> **Your task**
Search the data below for the word "with" and copy each line that holds it.

> **Provided material**

==> config.mk <==
export PLATFORM = sky130hd
export DESIGN_NAME = character_transmission
export DESIGN_NICKNAME = d
export VERILOG_FILES = /design/src/rtl/character_transmission.sv
export SDC_FILE = /design/constraint.sdc
export NUM_CORES = 1
export LEC_CHECK = 0
export ABC_AREA = 1
export ABC_CLOCK_PERIOD_IN_PS = 2150
export CAP_MARGIN = 40
export CORE_AREA = 4 4 52 54
export CTS_CLUSTER_DIAMETER = 40
export DETAILED_ROUTE_END_ITERATION = 8
export DIE_AREA = 0 0 56 58
export GPL_ROUTABILITY_DRIVEN = 1
export PLACE_DENSITY = 0.83
export SYNTH_ARGS = -nofsm -noshare
export SYNTH_HDL_FRONTEND = slang
export SYNTH_SLANG_ARGS = --single-unit
==> constraint.sdc <==
create_clock -name clk_i -period 2.15 [get_ports clk_i]
set_input_delay 0.215 -clock clk_i [delete_from_list [all_inputs] [get_ports clk_i]]
set_output_delay 0.215 -clock clk_i [all_outputs]
set_load 0.02 [all_outputs]
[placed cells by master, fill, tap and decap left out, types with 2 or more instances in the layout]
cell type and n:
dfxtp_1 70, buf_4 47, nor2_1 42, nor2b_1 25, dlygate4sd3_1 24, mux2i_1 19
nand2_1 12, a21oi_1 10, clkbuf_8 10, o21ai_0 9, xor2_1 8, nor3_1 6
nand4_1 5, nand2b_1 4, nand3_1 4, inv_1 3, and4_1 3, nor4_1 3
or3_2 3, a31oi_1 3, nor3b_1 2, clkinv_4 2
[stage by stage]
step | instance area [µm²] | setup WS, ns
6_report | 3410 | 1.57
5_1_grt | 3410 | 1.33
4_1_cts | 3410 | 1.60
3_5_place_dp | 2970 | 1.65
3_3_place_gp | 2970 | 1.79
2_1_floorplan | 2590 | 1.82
$ cat src/rtl/action_irq_pkg.sv
// Shared types and helpers for the action interrupt bridge and its arbiter.
package action_irq_pkg;

  // Request handshake states: waiting for work, request outstanding, forced low cycle.
  typedef enum logic [1:0] {
    IDLE = 2'd0,
    REQ  = 2'd1,
    GAP  = 2'd2
  } state_t;

  // Widest request vector the round-robin helper can scan.
  localparam int MAX_SRC = 32;

  // Width of the SNAP source index field (SRC_W) for a given interrupt width.
  function automatic int src_width(input int int_bits);
    return int_bits - 1;
  endfunction

  // Width of the ack timeout counter (TO_W): ceil(log2(t+1)), at least one bit.
  function automatic int to_width(input int ack_timeout);
    int w;
    w = $clog2(ack_timeout + 1);
    return (w < 1) ? 1 : w;
  endfunction

  // Round-robin pick: first set bit of eligible at or after ptr, wrapping at n.
  // Returns ptr when nothing is eligible; callers qualify with their own any flag.
  function automatic int next_rr(input int ptr, input logic [MAX_SRC-1:0] eligible,
                                 input int n);
    int idx;
    next_rr = ptr;
    // Scan from the farthest offset down so the nearest eligible index is written last.
    for (int k = MAX_SRC - 1; k >= 0; k--) begin
      if (k < n) begin
        idx = ptr + k;
        if (idx >= n) idx = idx - n;
        if (eligible[idx[4:0]]) next_rr = idx;
      end
    end
  endfunction

endpackage

$ cat src/rtl/action_irq_rr_arb.sv
// Combinational round-robin arbiter: grants the first request at or after ptr.
module action_irq_rr_arb
  import action_irq_pkg::*;
#(
  parameter int NUM_SRC = 4,
  parameter int IDX_W   = 2
) (
  input  logic [NUM_SRC-1:0] req,
  input  logic [IDX_W-1:0]   ptr,
  output logic [IDX_W-1:0]   gnt_idx,
  output logic               any
);

  logic [MAX_SRC-1:0] req_ext;

  // Widen the request vector to the helper's scan width and pick the winner.
  always_comb begin
    req_ext                = '0;
    req_ext[NUM_SRC-1:0]   = req;
    any                    = |req;
    gnt_idx                = IDX_W'(next_rr(int'(ptr), req_ext, NUM_SRC));
  end

endmodule

$ cat src/rtl/action_irq_bridge.sv
// Bridges NUM_SRC accelerator interrupt lines onto the single SNAP action
// interrupt: per-source pending latches, round-robin grant, ack handshake and
// an optional ack timeout that flags a sticky error and retries the source.
module action_irq_bridge
  import action_irq_pkg::*;
#(
  parameter int NUM_SRC      = 4,
  parameter int INT_BITS     = 3,
  parameter int CONTEXT_BITS = 8,
  parameter int EDGE_MODE    = 1,
  parameter int ACK_TIMEOUT  = 0
) (
  input  logic                    ap_clk,
  input  logic                    ap_rst_n,
  input  logic [NUM_SRC-1:0]      src_irq_i,
  input  logic [NUM_SRC-1:0]      src_mask_i,
  input  logic [CONTEXT_BITS-1:0] ctx_i,
  input  logic                    ctx_valid_i,
  output logic                    interrupt,
  output logic [INT_BITS-2:0]     interrupt_src,
  output logic [CONTEXT_BITS-1:0] interrupt_ctx,
  input  logic                    interrupt_ack,
  output logic [NUM_SRC-1:0]      pending_o,
  output logic                    timeout_err_o,
  input  logic                    clr_err_i
);

  localparam int SRC_W = src_width(INT_BITS);
  localparam int TO_W  = to_width(ACK_TIMEOUT);
  localparam bit TIMEOUT_EN = (ACK_TIMEOUT > 0);
  localparam logic [TO_W-1:0] TO_LAST = TO_W'((ACK_TIMEOUT > 0) ? ACK_TIMEOUT - 1 : 0);

  state_t                  state_q, state_d;
  logic [NUM_SRC-1:0]      pend_q, pend_d, prev_q;
  logic [NUM_SRC-1:0]      set_vec, clr_vec, eligible;
  logic [SRC_W-1:0]        ptr_q, ptr_d, src_q, src_d, gnt_idx;
  logic [CONTEXT_BITS-1:0] ctx_q, ctx_d;
  logic [TO_W-1:0]         cnt_q, cnt_d;
  logic                    irq_q, irq_d, err_q, err_d, to_fire, any;

  // Only unmasked pending sources compete; masked ones keep their latch.
  assign eligible = pend_q & ~src_mask_i;

  action_irq_rr_arb #(
    .NUM_SRC (NUM_SRC),
    .IDX_W   (SRC_W)
  ) u_arb (
    .req     (eligible),
    .ptr     (ptr_q),
    .gnt_idx (gnt_idx),
    .any     (any)
  );

  // Next-state, capture and handshake decisions.
  always_comb begin
    set_vec = (EDGE_MODE != 0) ? (src_irq_i & ~prev_q & ~src_mask_i)
                               : (src_irq_i & ~src_mask_i);
    state_d = state_q;
    irq_d   = irq_q;
    src_d   = src_q;
    ctx_d   = ctx_q;
    ptr_d   = ptr_q;
    cnt_d   = cnt_q;
    clr_vec = '0;
    to_fire = 1'b0;
    case (state_q)
      IDLE: begin
        if (any && ctx_valid_i) begin
          state_d = REQ;
          irq_d   = 1'b1;
          src_d   = gnt_idx;
          ctx_d   = ctx_i;
          cnt_d   = '0;
        end
      end
      REQ: begin
        // Ack is checked first so it beats a timeout landing in the same cycle.
        if (interrupt_ack) begin
          clr_vec[src_q] = 1'b1;
          ptr_d   = (src_q == SRC_W'(NUM_SRC - 1)) ? '0 : src_q + 1'b1;
          irq_d   = 1'b0;
          state_d = GAP;
        end else if (TIMEOUT_EN && (cnt_q == TO_LAST)) begin
          to_fire = 1'b1;
          irq_d   = 1'b0;
          state_d = GAP;
        end else if (cnt_q != '1) begin
          cnt_d = cnt_q + 1'b1;
        end
      end
      GAP:     state_d = IDLE;
      default: state_d = IDLE;
    endcase
    // A new set on the acked source wins over its clear.
    pend_d = (pend_q & ~clr_vec) | set_vec;
    // A timeout in the same cycle as a clear keeps the flag raised.
    err_d  = (err_q & ~clr_err_i) | to_fire;
  end

  // State, latches and registered SNAP outputs.
  always_ff @(posedge ap_clk or negedge ap_rst_n) begin
    if (!ap_rst_n) begin
      state_q <= IDLE;
      pend_q  <= '0;
      prev_q  <= '0;
      ptr_q   <= '0;
      src_q   <= '0;
      ctx_q   <= '0;
      cnt_q   <= '0;
      irq_q   <= 1'b0;
      err_q   <= 1'b0;
    end else begin
      state_q <= state_d;
      pend_q  <= pend_d;
      prev_q  <= src_irq_i;
      ptr_q   <= ptr_d;
      src_q   <= src_d;
      ctx_q   <= ctx_d;
      cnt_q   <= cnt_d;
      irq_q   <= irq_d;
      err_q   <= err_d;
    end
  end

  assign interrupt     = irq_q;
  assign interrupt_src = src_q;
  assign interrupt_ctx = ctx_q;
  assign pending_o     = pend_q;
  assign timeout_err_o = err_q;

endmodule
$ cat src/rtl/debounce_pkg.sv
// rtl/debounce_pkg.sv - shared constants and helpers for the debouncer
package debounce_pkg;

  localparam int DEFAULT_STABLE_TICKS = 4;
  localparam int DEFAULT_TICK_DIV     = 1;
  localparam int SYNC_STAGES          = 2;

  // Counter width for a 0..n-1 counter; never returns zero so n=1 still yields a legal vector.
  function automatic int cnt_width(input int n);
    return (n > 1) ? $clog2(n) : 1;
  endfunction

endpackage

> **Solution**
[placed cells by master, fill, tap and decap left out, types with 2 or more instances in the layout]
  // Returns ptr when nothing is eligible; callers qualify with their own any flag.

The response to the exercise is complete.